Essas alterações foram adotadas pela Administração previdenciária nos arts. 47 e 54 da IN/INSS n° 77/2015, passando a ser aplicadas para os benefícios a partir de 18/01/2019, sendo, deste modo, dispensada a realização de justificação administrativa e as declarações de testemunhas para corroborar o início de prova material. Tal raciocínio foi mantido com a vigência da IN/INSS n° 128/2022 (arts. 115 e 116).
O novo marco regulatório prevê que a comprovação do exercício de atividade rural do segurado especial, na esfera administrativa, passe a ser realizada por meio de autodeclaração ratificada por entidades públicas credenciadas ou por outros órgãos públicos, utilizando-se de pesquisa no CNIS e em demais bases governamentais (CAFIR, RGP, SDPA, DICFN, SNCR, SIPRA E MEI), bem como em documentos complementares juntados pela parte autora, dispensando a prova oral em complementação ao início de prova material juntado.

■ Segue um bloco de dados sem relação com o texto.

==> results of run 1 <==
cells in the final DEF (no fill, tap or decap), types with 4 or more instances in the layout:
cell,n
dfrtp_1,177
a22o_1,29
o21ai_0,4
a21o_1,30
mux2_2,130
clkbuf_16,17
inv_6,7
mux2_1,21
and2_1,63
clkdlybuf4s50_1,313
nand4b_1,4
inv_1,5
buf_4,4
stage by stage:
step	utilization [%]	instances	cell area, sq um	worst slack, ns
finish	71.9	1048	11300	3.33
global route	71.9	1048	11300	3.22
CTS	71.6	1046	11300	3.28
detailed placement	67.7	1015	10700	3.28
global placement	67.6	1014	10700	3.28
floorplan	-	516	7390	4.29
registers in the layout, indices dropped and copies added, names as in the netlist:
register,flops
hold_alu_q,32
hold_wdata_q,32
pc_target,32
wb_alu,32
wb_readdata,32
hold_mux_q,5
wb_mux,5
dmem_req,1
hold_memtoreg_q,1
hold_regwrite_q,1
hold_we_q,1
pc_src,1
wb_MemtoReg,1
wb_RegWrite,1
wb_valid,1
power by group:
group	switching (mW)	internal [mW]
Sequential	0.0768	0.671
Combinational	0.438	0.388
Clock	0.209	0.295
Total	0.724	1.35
## config.mk

```make
export PLATFORM = sky130hd
export DESIGN_NAME = register_readout_serializer
export DESIGN_NICKNAME = d
export VERILOG_FILES = /design/src/rtl/register_readout_serializer_pkg.sv /design/src/rtl/register_readout_serializer_serial_bit_counter.sv /design/src/rtl/register_readout_serializer.sv
export SDC_FILE = /design/constraint.sdc
export NUM_CORES = 1
export LEC_CHECK = 0
export ABC_AREA = 0
export BUFFER_PORTS_ARGS = -buffer_cell sky130_fd_sc_hd__buf_4
export CORE_MARGIN = 4
export CORE_UTILIZATION = 45
export DETAILED_ROUTE_END_ITERATION = 7
export PLACE_DENSITY = 0.7
export SLEW_MARGIN = 40
export SYNTH_ARGS = -nofsm -noshare
export SYNTH_HDL_FRONTEND = slang
export SYNTH_HIERARCHICAL = 1
export SYNTH_SLANG_ARGS = --single-unit
```

## constraint.sdc

```tcl
create_clock -name clk -period 1.89 [get_ports clk]
set_input_delay 0.567 -clock clk [delete_from_list [all_inputs] [get_ports clk]]
set_output_delay 0.567 -clock clk [all_outputs]
set_load 0.05 [all_outputs]
```
**src/rtl/tia_collision_readback_pkg.sv**
```systemverilog
// Shared definitions for the TIA collision/input-latch read side: register
// addresses, latch indices and the object-overlap decode.
package tia_collision_readback_pkg;

    localparam int NUM_CX = 15;

    // Full 6-bit write addresses; writes are decoded on all address bits.
    localparam logic [5:0] ADDR_VBLANK = 6'h01;
    localparam logic [5:0] ADDR_CXCLR  = 6'h2C;
    localparam int         VBLANK_LATCH_BIT = 6;

    // Read registers, decoded on addr[3:0] only (TIA read mirrors).
    typedef enum logic [3:0] {
        RD_CXM0P  = 4'h0,
        RD_CXM1P  = 4'h1,
        RD_CXP0FB = 4'h2,
        RD_CXP1FB = 4'h3,
        RD_CXM0FB = 4'h4,
        RD_CXM1FB = 4'h5,
        RD_CXBLPF = 4'h6,
        RD_CXPPMM = 4'h7,
        RD_INPT4  = 4'hC,
        RD_INPT5  = 4'hD
    } rd_reg_e;

    // Collision latch indices, one per object pair.
    localparam int CX_M0P1 = 0;
    localparam int CX_M0P0 = 1;
    localparam int CX_M1P0 = 2;
    localparam int CX_M1P1 = 3;
    localparam int CX_P0PF = 4;
    localparam int CX_P0BL = 5;
    localparam int CX_P1PF = 6;
    localparam int CX_P1BL = 7;
    localparam int CX_M0PF = 8;
    localparam int CX_M0BL = 9;
    localparam int CX_M1PF = 10;
    localparam int CX_M1BL = 11;
    localparam int CX_BLPF = 12;
    localparam int CX_P0P1 = 13;
    localparam int CX_M0M1 = 14;

    typedef struct packed {
        logic p0;
        logic p1;
        logic m0;
        logic m1;
        logic bl;
        logic pf;
    } obj_t;

    function automatic logic [NUM_CX-1:0] collide(input obj_t o);
        logic [NUM_CX-1:0] r;
        r          = '0;
        r[CX_M0P1] = o.m0 & o.p1;
        r[CX_M0P0] = o.m0 & o.p0;
        r[CX_M1P0] = o.m1 & o.p0;
        r[CX_M1P1] = o.m1 & o.p1;
        r[CX_P0PF] = o.p0 & o.pf;
        r[CX_P0BL] = o.p0 & o.bl;
        r[CX_P1PF] = o.p1 & o.pf;
        r[CX_P1BL] = o.p1 & o.bl;
        r[CX_M0PF] = o.m0 & o.pf;
        r[CX_M0BL] = o.m0 & o.bl;
        r[CX_M1PF] = o.m1 & o.pf;
        r[CX_M1BL] = o.m1 & o.bl;
        r[CX_BLPF] = o.bl & o.pf;
        r[CX_P0P1] = o.p0 & o.p1;
        r[CX_M0M1] = o.m0 & o.m1;
        return r;
    endfunction

    function automatic logic is_read_addr(input logic [3:0] a);
        return (a <= 4'h7) || (a == RD_INPT4) || (a == RD_INPT5);
    endfunction

endpackage

```
**src/rtl/tia_set_latch.sv**
```systemverilog
// One-bit set-until-cleared latch: synchronous clear beats set, asynchronous
// active-low reset loads RST_VAL.
module tia_set_latch #(
    parameter logic RST_VAL = 1'b0
) (
    input  logic clk,
    input  logic reset_n,
    input  logic set,
    input  logic clr,
    output logic q
);

    always_ff @(posedge clk or negedge reset_n) begin
        if (!reset_n) begin
            q <= RST_VAL;
        end else if (clr) begin
            q <= 1'b0;
        end else if (set) begin
            q <= 1'b1;
        end
    end

endmodule

```
**src/rtl/tia_collision_readback.sv**
```systemverilog
// TIA collision and fire-button latches with their CPU read path (D7/D6),
// including CXCLR and the VBLANK input-latch enable.
module tia_collision_readback
    import tia_collision_readback_pkg::*;
(
    input  logic       clk,
    input  logic       reset_n,
    input  logic       pix_valid,
    input  logic       p0,
    input  logic       p1,
    input  logic       m0,
    input  logic       m1,
    input  logic       bl,
    input  logic       pf,
    input  logic       inpt4_n,
    input  logic       inpt5_n,
    input  logic       cs,
    input  logic       rw,
    input  logic [5:0] addr,
    input  logic [7:0] data_in,
    output logic [1:0] data_out,
    output logic       data_oe
);

    obj_t              obj;
    logic [NUM_CX-1:0] cx_set;
    logic [NUM_CX-1:0] cx_q;
    logic              cpu_wr;
    logic              cx_clr;
    logic              vblank_wr;
    logic              vblank_unlatch;
    logic              latch_en_reg;
    logic [1:0]        pin;
    logic [1:0]        in_q;
    logic [1:0]        in_set;
    logic [1:0]        in_clr;
    logic [1:0]        rd_bits;
    logic              rd_valid;
    logic              unused_data;

    assign obj = '{p0: p0, p1: p1, m0: m0, m1: m1, bl: bl, pf: pf};
    assign pin = {inpt5_n, inpt4_n};

    assign cpu_wr         = cs & ~rw;
    assign cx_clr         = cpu_wr & (addr == ADDR_CXCLR);
    assign vblank_wr      = cpu_wr & (addr == ADDR_VBLANK);
    assign vblank_unlatch = vblank_wr & ~data_in[VBLANK_LATCH_BIT];
    assign unused_data    = ^{data_in[7], data_in[5:0]};

    assign cx_set = pix_valid ? collide(obj) : '0;

    generate
        for (genvar gi = 0; gi < NUM_CX; gi++) begin : g_cx
            tia_set_latch #(.RST_VAL(1'b0)) u_cx (
                .clk     (clk),
                .reset_n (reset_n),
                .set     (cx_set[gi]),
                .clr     (cx_clr),
                .q       (cx_q[gi])
            );
        end
    endgenerate

    always_ff @(posedge clk or negedge reset_n) begin
        if (!reset_n) begin
            latch_en_reg <= 1'b0;
        end else if (vblank_wr) begin
            latch_en_reg <= data_in[VBLANK_LATCH_BIT];
        end
    end

    // Input latches idle at 1 while latching is off (or being switched off),
    // and only start catching a low pin once latch_en is already 1.
    generate
        for (genvar gi = 0; gi < 2; gi++) begin : g_inpt
            assign in_set[gi] = ~latch_en_reg | vblank_unlatch;
            assign in_clr[gi] = latch_en_reg & ~pin[gi] & ~vblank_unlatch;

            tia_set_latch #(.RST_VAL(1'b1)) u_in (
                .clk     (clk),
                .reset_n (reset_n),
                .set     (in_set[gi]),
                .clr     (in_clr[gi]),
                .q       (in_q[gi])
            );
        end
    endgenerate

    always_comb begin
        rd_bits = 2'b00;
        case (addr[3:0])
            RD_CXM0P:  rd_bits = {cx_q[CX_M0P1], cx_q[CX_M0P0]};
            RD_CXM1P:  rd_bits = {cx_q[CX_M1P0], cx_q[CX_M1P1]};
            RD_CXP0FB: rd_bits = {cx_q[CX_P0PF], cx_q[CX_P0BL]};
            RD_CXP1FB: rd_bits = {cx_q[CX_P1PF], cx_q[CX_P1BL]};
            RD_CXM0FB: rd_bits = {cx_q[CX_M0PF], cx_q[CX_M0BL]};
            RD_CXM1FB: rd_bits = {cx_q[CX_M1PF], cx_q[CX_M1BL]};
            RD_CXBLPF: rd_bits = {cx_q[CX_BLPF], 1'b0};
            RD_CXPPMM: rd_bits = {cx_q[CX_P0P1], cx_q[CX_M0M1]};
            RD_INPT4:  rd_bits = {(latch_en_reg ? (in_q[0] & pin[0]) : pin[0]), 1'b0};
            RD_INPT5:  rd_bits = {(latch_en_reg ? (in_q[1] & pin[1]) : pin[1]), 1'b0};
            default:   rd_bits = 2'b00;
        endcase
    end

    assign rd_valid = cs & rw & is_read_addr(addr[3:0]);

    always_ff @(posedge clk or negedge reset_n) begin
        if (!reset_n) begin
            data_oe  <= 1'b0;
            data_out <= 2'b00;
        end else begin
            data_oe  <= rd_valid;
            data_out <= rd_valid ? rd_bits : 2'b00;
        end
    end

endmodule

```
**config.mk**
```make
export PLATFORM = sky130hd
export DESIGN_NAME = tia_collision_readback
export DESIGN_NICKNAME = d
export VERILOG_FILES = /design/src/rtl/tia_collision_readback_pkg.sv /design/src/rtl/tia_set_latch.sv /design/src/rtl/tia_collision_readback.sv
export SDC_FILE = /design/constraint.sdc
export NUM_CORES = 1
export LEC_CHECK = 0
export BUFFER_PORTS_ARGS = -buffer_cell sky130_fd_sc_hd__buf_2
export CAP_MARGIN = 20
export CORE_MARGIN = 3
export CORE_UTILIZATION = 50
export DETAILED_ROUTE_END_ITERATION = 12
export GPL_TIMING_DRIVEN = 1
export PLACE_DENSITY = 0.76
export SYNTH_ARGS = -nofsm -noshare
export SYNTH_HDL_FRONTEND = slang
export SYNTH_HIERARCHICAL = 1
export SYNTH_SLANG_ARGS = --single-unit
```
**constraint.sdc**
```tcl
create_clock -name clk -period 1.5 [get_ports clk]
set_clock_uncertainty 0.1 [all_clocks]
set_input_delay 0.075 -clock clk [delete_from_list [all_inputs] [get_ports clk]]
set_output_delay 0.075 -clock clk [all_outputs]
set_load 0.02 [all_outputs]
```
Word-level counts from Yosys, hierarchy flattened

Index checks and enable logic that the tools add are counted.

Bits in registers: 21
Input bits: 27
Output and inout bits: 3
Word-level logic and storage cells: 124

Order comparisons: 1
Equality and inequality tests: 11
Mux-type cells: 38
Bitwise logic cells: 34
Reductions and logical operators: 20

Operators with widths:

| kind                                                           | count |
|---|---|
| two-way mux 1 bit                                              | 35 |
| nonzero test 2 bit                                             | 17 |
| bitwise AND 1 bit                                              | 27 |
| case mux 2 bit (10 select lines)                               | 1 |
| == test 4 x 3 -> 1 bit, second input constant                  | 4 |
| two-way mux 15 bit                                             | 1 |
| == test 4 x 2 -> 1 bit, second input constant                  | 2 |
| == test 4 bit, second input constant                           | 2 |
| == test 6 x 1 -> 1 bit, second input constant                  | 1 |
| == test 6 bit, second input constant                           | 1 |
| NOT 1 bit                                                      | 6 |
| == test 4 x 1 -> 1 bit, second input constant                  | 1 |
| less-or-equal comparator 4 x 3 -> 1 bit, second input constant | 1 |
| zero test 4 bit                                                | 1 |
| logical OR 1 bit                                               | 2 |
| two-way mux 2 bit                                              | 1 |
| OR 1 bit                                                       | 1 |

Longest topological paths before layout

Gate-level depths: netlist (run 1).

Depth in word-level cells: 7
Depth in mapped cells: 6
Gate-level depth less buffers: 5

By module

Netlist (run 1), hierarchy kept.

Modules (own cells, without submodules):

| module                              | times used | cells each | area an instance (sq um) |
|---|---|---|---|
| tia_collision_readback              | 1          | 65         | 526.8 |
| tia_set_latch at g_cx[0].u_cx ...   | 15         | 2          | 35.0 |
| tia_set_latch at g_inpt[0].u_in ... | 2          | 2          | 36.3 |

Least setup slack after synthesis (run 1)

No wires, ideal clock.

Kind: reg2reg
Start point: register g_cx[12].u_cx.q
End point: register data_out[1]
Setup time: 0.121 ns
Arrival: 1.069 ns
Path slack: 0.210 ns
Cell stages (with the launch flop): 5
Buffers on the path: 0
Path through: dfrtp_1 > mux2_2 > a22oi_2 > o221ai_2 > a22o_1

Longest elaborated chain between the ends: 2

RTL lines:

| item                             | line                          | RTL |
|---|---|---|
| start, declared                  | tia_set_latch.sv:10           | `output logic q` |
| start signal, assigned           | tia_set_latch.sv:15           | `q <= RST_VAL;` |
| start signal, assigned           | tia_set_latch.sv:17           | `q <= 1'b0;` |
| start signal, assigned           | tia_set_latch.sv:19           | `q <= 1'b1;` |
| case mux 2 bit (10 select lines) | tia_collision_readback.sv:91  | `case (addr[3:0])` |
| two-way mux 2 bit                | tia_collision_readback.sv:114 | `data_out <= rd_valid ? rd_bits : 2'b00;` |
| end signal, assigned             | tia_collision_readback.sv:114 |  |
| end, declared                    | tia_collision_readback.sv:21  | `output logic [1:0] data_out,` |

Every way passes these cells.
A chain may end at the register's enable or synchronous reset.

Worst setup path after layout (run 1)

Same ends and word-level chain as after synthesis.

==> summary.txt, run 1 <==
Setup path
  • Slowest CP cell: dfrtp_1
  • Bufs and invs on worst path: 0
  • Setup crit start kind: register
  • CP Data Arrival Time: 1.46 ns
  • Largest delay contributor family on the critical path: compound AO/OA/AOI/OAI gates
  • Crit end category: register
  • Worst-path fanout max: 2
  • CP peak stage delay: 0.39 ns
  • CP required: 1.60 ns
  • Setup Crit Path Kind: register to register
  • Critical Path, Cell by Cell: mux2_2 > a22oi_2 > o221ai_2 > a22o_1

CTS
  • Clock transition at the registers of the reported paths: 0.12 ns
  • Num CTS Buffers: 3
  • Clock root buffer master: clkbuf_4
  • CTS sink count: 21
  • CTS tree: yes
  • Worst skew pair latency: 0.31 ns
  • Setup bufs post-CTS: 0
  • Maximum root-to-sink buffer count: 2
  • H-tree Lvls: 1

STA
  • Final count of pins violating max slew: 0
  • Post-route clock period utilization: 0.909
  • Final Setup Violations: 0
  • RSZ-0062 raised after global routing: no
  • Slew @ Worst Pin: 0.466 ns
  • Final Hold Viols: 0
  • Setup TNS: 0 ns
  • Hold slack final: 0.0520 ns
  • Worst setup margin: 0.137 ns
  • Max Clock Freq: 734 MHz
  • Crit path time final: 1.36 ns
  • Max_slew headroom: 0.689

Yosys
  • Syn nets: 126
  • Synth top area share: 0.423
  • Ys flop type: dfrtp_1
  • Avg Inst Size Synth: 11.4 um2
  • Synth warn: 6
  • Post-synthesis cell count: 99
  • Async S/R FF share, synth: 1.00
  • EDFF count, synth: 0
  • Netlist Area Pre-Place: 1120 um2
  • Share of the yosys chip area belonging to registers: 0.469
  • Synth top area cells: dfrtp_1 (42%), o21ba_1 (15%), and3_1 (8.3%), dfstp_2 (4.7%), mux2i_1 (1.8%)
  • Synth unique cells: 35
  • Post-synthesis register bit count: 21
  • Post-synth top area cell: dfrtp_1

Detailed routing
  • DRT Pass-1 Iters: 4
  • Vias/cell: 5.56
  • Post-Route WL: 2.35 mm
  • Avg WL per Cell: 15.1 um
  • Antenna-violating nets left: 0
  • DRC: 0
  • Total number of vias: 868
  • Starting DRC count in detailed routing: 5

Floorplanning
  • Die H: 53.4 um
  • Die X: 53.4 um
  • Core Area: 2040 um2
  • I/O Pins: 30
  • FP Rows: 16
  • Die area: 2850 um2
  • Starting Density: 0.551

Place
  • Port Buf Inserts: 22
  • HPWL after DPL: 1.68 mm
  • Place WS: 0.144 ns
  • Routability cong.: 0.771

Cells and area
  • Largest Register: g_cx.u_cx/q
  • Commonest non-fill, non-tap cell in the layout: buf_2
  • Layout cells sized above 1: 0.271
  • Fin nets: 157
  • N_diodes: 0
  • Largest register FFs: 15
  • Area added between synthesis and finish: 19.4%
  • Most frequent cells in the layout: buf_2 (22), dfrtp_1 (19), o21ba_1 (17), and3_1 (15), dlygate4sd3_1 (6)
  • Core Util, Final: 0.657
  • Top flop regs: g_cx.u_cx/q (15), data_out (2), g_inpt.u_in/q (2)

Global route
  • First-pass GRT wire length: 3.78 mm
  • Total grt overflow: 0
  • GRT Overall Usage: 0.191
  • Pin count of the biggest net entering global routing: 22
  • Initial antenna violation count: 0
  • Vias in the first global route: 870

Status
  • Status: complete, no violations

Pwr
  • P_leak: 0.618 nW
  • Peak VDD IR: 0.000633 V
  • Total Power: 1.05 mW
  • Power Dens Cells: 782 nW/um2

Min path
  • HP Class: primary input to register

Run
  • # Max-Cap Violations: 0
==> where the power goes <==
part / total [mW] / internal (mW) / leakage [nW] / switching [mW]
sequential: 0.604 / 0.591 / 0.209 / 0.0126
clock: 0.274 / 0.104 / 0.0150 / 0.170
combinational: 0.171 / 0.0829 / 0.394 / 0.0882
total: 1.05 / 0.778 / 0.618 / 0.271
==> cells by family after synthesis <==
group | Yosys count | share of synthesized area
simple gates | 39 | 0.228
compound gates | 29 | 0.234
flops | 21 | 0.469
buf+inv | 6 | 0.0311
mux | 4 | 0.0378
==> per-stage QoR <==
| step | area, um2 | cells |
|---|---|---|
| detailed placement | 1260 | 146 |
| CTS | 1340 | 156 |
| finish | 1340 | 156 |
| global route | 1340 | 156 |
| global placement | 1260 | 146 |
| floorplan | 1120 | 99 |
==> per-layer routing <==
| metal | global-route usage | wire length [um] | vias to the layer above |
|---|---|---|---|
| met4 | 0.102 | 51 | 0 |
| met5 | 0 | 0 | - |
| li1 | - | - | 426 |
| met3 | 0.0338 | 100 | 5 |
| met1 | 0.228 | 1080 | 417 |
| met2 | 0.320 | 1110 | 20 |
==> Yosys cell counts (2+ instances only) <==
cell type,n
a21oi_1,3
and3_1,15
dfrtp_1,19
dfstp_2,2
inv_1,2
mux2i_1,2
nand2_1,3
nand2b_1,3
nand3b_1,2
nor2_1,5
nor2b_1,2
o21ai_1,2
o21ba_1,17
==> worst paths after layout <==
path / startpoint / end / slack (ns) / depth (start not counted)
min: addr[3] / data_out[0] / 0.05 / 3
min reg2reg: g_cx[10].u_cx/q / g_cx[10].u_cx/q / 0.39 / 1
max reg2reg: g_cx[12].u_cx/q / data_out[1] / 0.14 / 4
max in group asynchronous: reset_n / g_inpt[1].u_in/q / 0.81 / 2
min in group asynchronous: reset_n / g_cx[2].u_cx/q / 0.13 / 2
max: g_cx[12].u_cx/q / data_out[1] / 0.14 / 4
==> cell type report <==
| type | count | area, um2 |
|---|---|---|
| clock buffers | 4 | 26.3 |
| well taps | 27 | 33.8 |
| repair buffers | 30 | 185 |
| fillers | 178 | 699 |
| flip-flops and latches | 21 | 528 |
| inverters | 2 | 7.51 |
| multi-input cells | 72 | 562 |
==> timing repair <==
| item | CTS | global route |
|---|---|---|
| hold buffers | 6 | 0 |
| endpoints found under the hold margin | 25 | 0 |
| gates resized for setup | 0 | 0 |
==> worst reg2reg max path, delay by kind of cell, from the launching register on <==
family,cells,cell delay (ns)
AO/OA/AOI/OAI,3,0.49
flip-flops,1,0.39
multiplexers,1,0.27
Note: power is estimated with default switching activity, not from simulation.
==> run 2: changes to the inputs <==
--- a/config.mk
+++ b/config.mk
@@ -5,13 +5,14 @@
 export SDC_FILE = /design/constraint.sdc
 export NUM_CORES = 1
 export LEC_CHECK = 0
+export ABC_AREA = 1
 export BUFFER_PORTS_ARGS = -buffer_cell sky130_fd_sc_hd__buf_2
 export CAP_MARGIN = 20
 export CORE_MARGIN = 3
 export CORE_UTILIZATION = 50
 export DETAILED_ROUTE_END_ITERATION = 12
 export GPL_TIMING_DRIVEN = 1
-export PLACE_DENSITY = 0.76
+export PLACE_DENSITY = 0.77
 export SYNTH_ARGS = -nofsm -noshare
 export SYNTH_HDL_FRONTEND = slang
 export SYNTH_HIERARCHICAL = 1
==> run 2 against run 1 <==
Cell area fell by 0.65%; sequential power up 1%; maximum frequency fell by 1.9%; synthesized cell count up 62%; clock power barely moved; critical path depth is 3 higher; utilization rose by 0.22 points; critical path type is now primary input to register; largest cell class is now registers; largest power group unchanged.
File: config.mk
export PLATFORM = sky130hd
export DESIGN_NAME = skew_feeder_flat
export DESIGN_NICKNAME = d
export VERILOG_FILES = /design/src/rtl/acc_pkg.sv /design/src/rtl/skew_feeder_if.sv /design/src/rtl/skew_feeder.sv /design/src/flat_wrapper.sv
export SDC_FILE = /design/constraint.sdc
export NUM_CORES = 1
export LEC_CHECK = 0
export ABC_AREA = 1
export CAP_MARGIN = 20
export CORE_AREA = 5 5 262 264
export DETAILED_ROUTE_END_ITERATION = 7
export DIE_AREA = 0 0 267 269
export GPL_TIMING_DRIVEN = 0
export SLEW_MARGIN = 40
export SYNTH_ARGS = -nofsm -noshare
export SYNTH_HDL_FRONTEND = slang
export SYNTH_SLANG_ARGS = --single-unit
File: constraint.sdc
create_clock -name clk -period 6.3 [get_ports clk]
set_input_delay 0.945 -clock clk [delete_from_list [all_inputs] [get_ports clk]]
set_output_delay 0.945 -clock clk [all_outputs]
set_load 0.01 [all_outputs]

Inexistindo informações, ou sendo elas divergentes, os documentos subsidiarão a análise administrativa, dispensada a realização de justificação administrativa e as declarações de testemunhas para corroborar o início de prova material.
Assim, as diretrizes administrativas lançadas pelo INSS autorizam o reconhecimento do tempo de serviço rural com base em declaração do segurado ratificada por prova material, dispensando-se a produção de prova oral em justificação administrativa.
Seguindo essa linha de raciocínio, se é dispensada a realização de justificação administrativa, em regra, não haverá razão para a produção de prova testemunhal em juízo.
A despeito disso, a alteração do procedimento administrativo não implica a dispensa generalizada da produção de prova oral, a menos que a autodeclaração e os demais elementos de prova se mostrem suficientes para o reconhecimento da integralidade do período rural pretendido.
No cotejo do caso concreto, sempre deve ser avaliada a necessidade de dilação probatória em audiência ou, ainda, por meio de qualquer prova idônea e legalmente admitida em nosso ordenamento jurídico (art. 369 do CPC). Na hipótese de insuficiência probatória - e não sendo o caso de extinção sem resolução do mérito (Tema 629 do STJ) - deve ser ponderada a necessidade da audiência, previlegiando-se a sua realização, visto que imprescindível à complementação do convencimento do julgador, cabendo-lhe, inclusive, agir de ofício para o esclarecimento do ponto (art. 370 do CPC).
No caso em tela, a parte autora não se desincumbiu do seu ônus de comprovar o exercício de atividades como segurada especial no período de 25/07/1971 a 18/06/1979, não sendo apresentados documentos materiais suficientes que demonstrem o seu efetivo labor rurícola nesses períodos.
No entanto, merece acolhida a pretensão recursal, tendo em vista que a prova testemunhal, em se tratando de benefício devido a trabalhador rural, é essencial à comprovação da atividade, uma vez que se presta a corroborar os inícios de prova material apresentados. Trata-se, pois, de prova que, segundo o entendimento desta Corte, é indispensável à adequada solução do processo. Ademais, a oitiva das testemunhas da parte autora não causaria prejuízo ao INSS, pois caso o benefício seja concedido, estar-se-á apenas reconhecendo o direito do segurado.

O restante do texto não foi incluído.